## Problem details
Find the word "captured" in the listing below. Copy every line that has it.
───── The data
<file path="src/rtl/br_sequencer.sv">
// br_sequencer: branch-resolution sequencer for the LC-3 datapath.
//
// When Start is seen in idle, the sequencer captures IR and the incremented PC.
// For a BR instruction it strobes LD_BEN, samples the returned BEN bit one
// cycle later and computes the PC-relative target. It then issues a single
// Done pulse, together with LD_PC when the branch is taken. Non-BR
// instructions complete on the next cycle as not-taken.
//
// Optional build macro: BRSEQ_STATS_EN enables saturating BR/taken counters.
// Without it, Br_Count and Taken_Count are tied to zero.
//
// Ports:
//   Clk          in   system clock, rising-edge
//   Reset        in   synchronous active-high reset
//   Start        in   resolve request, honoured only while idle
//   IR[15:0]     in   instruction word, captured on accepted Start
//   PC[15:0]     in   incremented PC, captured on accepted Start
//   BEN          in   branch-enable register output, valid the cycle after LD_BEN
//   LD_BEN       out  one-cycle load strobe to the branch-enable register
//   LD_PC        out  one-cycle load strobe to the PC register (taken only)
//   PC_next      out  next PC value, valid while Done=1
//   Taken        out  branch decision, valid while Done=1
//   Done         out  one-cycle completion pulse
//   Busy         out  high whenever the sequencer is not idle
//   Br_Count     out  BR instructions resolved
//   Taken_Count  out  taken branches

module br_sequencer (
    input  logic        Clk,
    input  logic        Reset,
    input  logic        Start,
    input  logic [15:0] IR,
    input  logic [15:0] PC,
    input  logic        BEN,
    output logic        LD_BEN,
    output logic        LD_PC,
    output logic [15:0] PC_next,
    output logic        Taken,
    output logic        Done,
    output logic        Busy,
    output logic [15:0] Br_Count,
    output logic [15:0] Taken_Count
);

    typedef enum logic [1:0] {
        StIdle  = 2'd0,
        StLdBen = 2'd1,
        StEval  = 2'd2,
        StDone  = 2'd3
    } state_e;

    state_e      state_q, state_d;
    logic [15:0] ir_q, ir_d;
    logic [15:0] pc_q, pc_d;
    logic [15:0] target_q, target_d;
    logic        taken_q, taken_d;

    // Output registers, loaded from next-state so they line up with the state.
    logic        ld_ben_q, ld_ben_d;
    logic        ld_pc_q, ld_pc_d;
    logic [15:0] pc_next_q, pc_next_d;
    logic        taken_out_q, taken_out_d;
    logic        done_q, done_d;
    logic        busy_q, busy_d;

    // Next-state logic
    always_comb begin
        state_d  = state_q;
        ir_d     = ir_q;
        pc_d     = pc_q;
        target_d = target_q;
        taken_d  = taken_q;

        unique case (state_q)
            StIdle: begin
                if (Start) begin
                    ir_d    = IR;
                    pc_d    = PC;
                    taken_d = 1'b0;
                    if (IR[15:12] == 4'b0000) begin
                        state_d = StLdBen;
                    end else begin
                        state_d = StDone;
                    end
                end
            end
            StLdBen: begin
                state_d = StEval;
            end
            StEval: begin
                taken_d  = BEN;
                // The 9-bit PC offset is sign-extended; the sum wraps modulo 2^16.
                target_d = pc_q + {{7{ir_q[8]}}, ir_q[8:0]};
                state_d  = StDone;
            end
            StDone: begin
                // A Start seen here is dropped, not queued.
                state_d = StIdle;
            end
            default: begin
                state_d = StIdle;
            end
        endcase
    end

    // Output next-state logic
    always_comb begin
        ld_ben_d    = (state_d == StLdBen);
        done_d      = (state_d == StDone);
        busy_d      = (state_d != StIdle);
        taken_out_d = (state_d == StDone) && taken_d;
        ld_pc_d     = (state_d == StDone) && taken_d;
        pc_next_d   = 16'h0000;
        if (state_d == StDone) begin
            pc_next_d = taken_d ? target_d : pc_d;
        end
    end

    always_ff @(posedge Clk) begin
        if (Reset) begin
            state_q     <= StIdle;
            ir_q        <= 16'h0000;
            pc_q        <= 16'h0000;
            target_q    <= 16'h0000;
            taken_q     <= 1'b0;
            ld_ben_q    <= 1'b0;
            ld_pc_q     <= 1'b0;
            pc_next_q   <= 16'h0000;
            taken_out_q <= 1'b0;
            done_q      <= 1'b0;
            busy_q      <= 1'b0;
        end else begin
            state_q     <= state_d;
            ir_q        <= ir_d;
            pc_q        <= pc_d;
            target_q    <= target_d;
            taken_q     <= taken_d;
            ld_ben_q    <= ld_ben_d;
            ld_pc_q     <= ld_pc_d;
            pc_next_q   <= pc_next_d;
            taken_out_q <= taken_out_d;
            done_q      <= done_d;
            busy_q      <= busy_d;
        end
    end

    assign LD_BEN  = ld_ben_q;
    assign LD_PC   = ld_pc_q;
    assign PC_next = pc_next_q;
    assign Taken   = taken_out_q;
    assign Done    = done_q;
    assign Busy    = busy_q;

`ifdef BRSEQ_STATS_EN
    logic [15:0] br_count_q, br_count_d;
    logic [15:0] taken_count_q, taken_count_d;

    // Counters advance in the completion cycle and stick at all-ones.
    always_comb begin
        br_count_d    = br_count_q;
        taken_count_d = taken_count_q;
        if (state_q == StDone) begin
            if ((ir_q[15:12] == 4'b0000) && (br_count_q != 16'hFFFF)) begin
                br_count_d = br_count_q + 16'd1;
            end
            if (taken_q && (taken_count_q != 16'hFFFF)) begin
                taken_count_d = taken_count_q + 16'd1;
            end
        end
    end

    always_ff @(posedge Clk) begin
        if (Reset) begin
            br_count_q    <= 16'h0000;
            taken_count_q <= 16'h0000;
        end else begin
            br_count_q    <= br_count_d;
            taken_count_q <= taken_count_d;
        end
    end

    assign Br_Count    = br_count_q;
    assign Taken_Count = taken_count_q;
`else
    assign Br_Count    = 16'h0000;
    assign Taken_Count = 16'h0000;
`endif

endmodule

</file>
<file path="config.mk">
export PLATFORM = sky130hd
export DESIGN_NAME = br_sequencer
export DESIGN_NICKNAME = d
export VERILOG_FILES = /design/src/rtl/br_sequencer.sv
export SDC_FILE = /design/constraint.sdc
export NUM_CORES = 1
export LEC_CHECK = 0
export BUFFER_PORTS_ARGS = -buffer_cell sky130_fd_sc_hd__buf_2
export CORE_MARGIN = 5
export CORE_UTILIZATION = 40
export DETAILED_ROUTE_END_ITERATION = 10
export HOLD_SLACK_MARGIN = 0.03
export PLACE_DENSITY_LB_ADDON = 0.25
export SLEW_MARGIN = 20
export SYNTH_ARGS = -nofsm -noshare
export SYNTH_HDL_FRONTEND = slang
export SYNTH_SLANG_ARGS = --single-unit
export TNS_END_PERCENT = 10
</file>
<file path="constraint.sdc">
create_clock -name Clk -period 2.6 [get_ports Clk]
set_clock_uncertainty 0.05 [all_clocks]
set_input_delay 0.26 -clock Clk [delete_from_list [all_inputs] [get_ports Clk]]
set_output_delay 0.26 -clock Clk [all_outputs]
set_load 0.05 [all_outputs]
</file>
==> results list <==
* Setup repair after global routing missed its margin: no
- Endpoint type of the worst setup path: flip-flop
- Pin placement for this block handled 89 I/O pins.
- Aggregate global routing overflow: 0
- 0 antenna diodes ended up in the layout.
- Post-cts sizing count: 0
- For this design, the CTS-stage hold fixing added 0 buffers.
- The Yosys step of the flow raised 0 warnings.
- Yosys mapped the design onto 53 distinct sky130hd cell types.
* Mean instance size in the synthesized netlist: 8.58 um2
- Number of search-and-repair iterations in the first detailed-routing pass: 4
* Site Rows: 33
- Final hold vios: 0
- Clk pin slew, worst setup/hold paths: 0.07 ns
- Counting every sink on the clock net gives 64.
- Vertical die dimension: 101 um
- Filler instances: 815
- Worst-Margin Slew: 0.584 ns
- Dividing the final minimum period by the clock period gives 94.6%.
- At the end of routability-driven placement, the weighted congestion stood at 0.898.
* Vias per Instance: 4.98
- Entering global routing, the biggest net connects 45 pins.
- M1 WL: 3540 um
- Minimum clock period: 2.46 ns
- TritonCTS built the clock tree.
- Starting density of the core: 40.8%
- Detailed routing inserted a total of 2,719 vias.
- Count of nets left with antenna violations after detail routing: 0
* Storage element area: 1280 um2
* Setup crit start kind: flip-flop
* Total of endpoints with negative setup slack in the final report: 0
* Critical path arrival: 2.63 ns
- Met2 wire length: 3490 um
* Layout-stage area growth over the synthesis result: 13.0%
* Routed wire per std cell: 14.0 um
* Max H-tree Level: 3
* Number of instances in the synthesized netlist: 387
* Total wire length: 7650 um
- Width of the die: 101 um
- Initial antenna violation count: 0
* TritonCTS Buffers: 9
- Post-Synthesis Cell Area: 3320 um2
* Startpoint-to-endpoint class of the critical path: reg -> reg
- F_max: 407 MHz
- Number of DRC violations after detailed-routing iteration 0: 98
- Worst-Skew Late Latency: 0.34 ns
- Final design utilization: 46.1%
- The number of max-slew violations in the final report was 0.
- Dividing total power by cell area gives a power density of 915 nW/um2.
* DP HPWL: 5440 um
* Number of nets in the layout: 490
* Root buffer cell: sky130_fd_sc_hd__clkbuf_8
- Placeable core area: 8130 um2
* Final Hold Slack: 0.0998 ns
* Max-cap violation count: 0
* Static leakage: 0.00177 uW
* Req. time, crit path: 2.77 ns
- The highest layer touched by signal routing is met4.
- CTS max path bufs: 2
- Sequential share of the synthesized area: 38.6%
* Post-synth EDFFs: 0
- Cell Count Post-Placement: 530
* Worst VDD drop: 0.512 mV
- In this run the worst path has a maximum fanout of 2.
- Post-synthesis async set-or-reset flop share: 0%
* Leading register cell type out of synthesis: sky130_fd_sc_hd__dfxtp_1
* Vias in the first global route: 2,539
- The run finished with clean final reports.
* Buffers on Ports: 53
* Setup TNS: 0 ns
- In the final layout, the share of cells above drive strength 1 is 20.6%.
- Post-CTS setup buffer count: 0
- In the routed design, unresolved DRC markers number 0.
* Global-route total usage across every layer: 15.4%
* Total area of multi-input combinational cells: 1790 um2
- Max-slew headroom at the worst pin: 61.1%
- Hold/Removal Path Class: in -> reg
- The finished layout holds 546 standard cells, fillers aside.
- Prior to clock tree synthesis, the placed netlist has a worst setup slack of 0.154 ns.
* Final Worst Setup Slack: 0.140 ns
* FF+latch count, synth: 64
* Die area: 10,200 um2
* Global-route wire length before repair: 12,300 um
- Wire segments on met3 add up to 449 um in the final route.
## placed cells by master (no fill, tap or decap), types with 2 or more instances in the layout
cell                       synthesis  routed
sky130_fd_sc_hd__o21ai_0          10      10
sky130_fd_sc_hd__nand2b_1          2       2
sky130_fd_sc_hd__and2_1            3       3
sky130_fd_sc_hd__a21oi_1          38      38
sky130_fd_sc_hd__buf_4            33       9
sky130_fd_sc_hd__or2_2             2       2
sky130_fd_sc_hd__dfxtp_1          64      64
sky130_fd_sc_hd__nor2b_1           3       3
sky130_fd_sc_hd__a221oi_1          2       2
sky130_fd_sc_hd__nor2_1           33      33
sky130_fd_sc_hd__nand3_1           9       9
sky130_fd_sc_hd__mux2i_1          23      23
sky130_fd_sc_hd__clkbuf_1         15       2
sky130_fd_sc_hd__xnor2_1           5       5
sky130_fd_sc_hd__buf_2             4      53
sky130_fd_sc_hd__ha_1             17      17
sky130_fd_sc_hd__a31oi_1           5       5
sky130_fd_sc_hd__inv_1             8       8
sky130_fd_sc_hd__or3_1             3       3
sky130_fd_sc_hd__and4_1            2       2
sky130_fd_sc_hd__a211oi_1          4       4
sky130_fd_sc_hd__nand4_1           3       3
sky130_fd_sc_hd__clkbuf_8          0      12
sky130_fd_sc_hd__and3_1            4       4
sky130_fd_sc_hd__conb_1            1      32
sky130_fd_sc_hd__a21o_1            7       7
sky130_fd_sc_hd__xor2_1            3       3
sky130_fd_sc_hd__nand2_1          56      56
## worst paths after layout
kind                            cells after the start  slack (ns)           to     from
worst max-delay path                                8        0.14  PC_next[14]  ir_q[0]
worst min-delay path                                3         0.1      ir_q[7]    IR[7]
worst max register to register                      8        0.14  PC_next[14]  ir_q[0]
worst min register to register                      2        0.41      ir_q[3]  ir_q[3]
## power breakdown
part	switching [uW]	total, uW	internal (uW)
clock	379	802	424
combinational	974	1400	430
sequential	74.4	1230	1150
## sequential cells by signal (all words and copies together), names as in the netlist, 2 cells and up
signal / flops
target_q: 16
state_q: 2
PC_next: 16
pc_q: 16
ir_q: 9
## kinds of logic after synthesis
group | Yosys count | synth area share (%)
mux | 25 | 7.72
simple gates | 125 | 17.0
compound gates | 83 | 16.5
xor+xnor | 8 | 2.11
buf+inv | 63 | 11.0
flops | 64 | 38.6
other cells | 1 | 0.113
fa+ha+maj | 18 | 7.01
## area by class of cell
class	instances	area share [%]
clock inverters	2	0.333
repair buffers	62	8.87
multi-input cells	291	47.7
flip-flops and latches	64	34.1
clock buffers	14	4.60
inverters	8	0.800
well taps	105	3.50
## cells in the mapped netlist (4+ instances only)
cell type                  number  area (um2)
sky130_fd_sc_hd__xnor2_1        5        43.8
sky130_fd_sc_hd__inv_1          8        30.0
sky130_fd_sc_hd__a21o_1         7        52.6
sky130_fd_sc_hd__mux2i_1       23         230
sky130_fd_sc_hd__a21oi_1       38         190
sky130_fd_sc_hd__a31oi_1        5        31.3
sky130_fd_sc_hd__a211oi_1       4        30.0
sky130_fd_sc_hd__nor2_1        33         124
sky130_fd_sc_hd__nand2_1       56         210
sky130_fd_sc_hd__buf_4         33         248
sky130_fd_sc_hd__and3_1         4        25.0
sky130_fd_sc_hd__clkbuf_1      15        56.3
sky130_fd_sc_hd__dfxtp_1       64        1280
sky130_fd_sc_hd__nand3_1        9        45.0
sky130_fd_sc_hd__ha_1          17         213
sky130_fd_sc_hd__o21ai_0       10        50.1
sky130_fd_sc_hd__buf_2          4        20.0
## metrics by stage
step / total power [uW] / instance area, um2
floorplan: 2370 / 3440
global placement: 2630 / 3570
detailed placement: 2650 / 3570
CTS: 3460 / 3750
global route: 3650 / 3750
finish: 3430 / 3750
## per-layer routing
| metal | global-route usage (%) | up-vias |
|---|---|---|
| li1 | - | 1362 |
| met1 | 20.5 | 1267 |
| met2 | 24.2 | 78 |
| met3 | 2.69 | 12 |
| met4 | 7.36 | 0 |
| met5 | 0 | - |
## worst max-delay path, stage by stage, from the launching register on
cell	delay, ns
sky130_fd_sc_hd__dfxtp_1	0.32
sky130_fd_sc_hd__ha_1	0.23
sky130_fd_sc_hd__fa_1	0.42
sky130_fd_sc_hd__a21o_1	0.24
sky130_fd_sc_hd__a221oi_4	0.27
sky130_fd_sc_hd__o22ai_2	0.11
sky130_fd_sc_hd__or3_4	0.38
sky130_fd_sc_hd__a211oi_2	0.25
sky130_fd_sc_hd__a2111oi_2	0.07
(Power assumes the default switching activity.)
──────────
## Answer for the task
//   IR[15:0]     in   instruction word, captured on accepted Start
//   PC[15:0]     in   incremented PC, captured on accepted Start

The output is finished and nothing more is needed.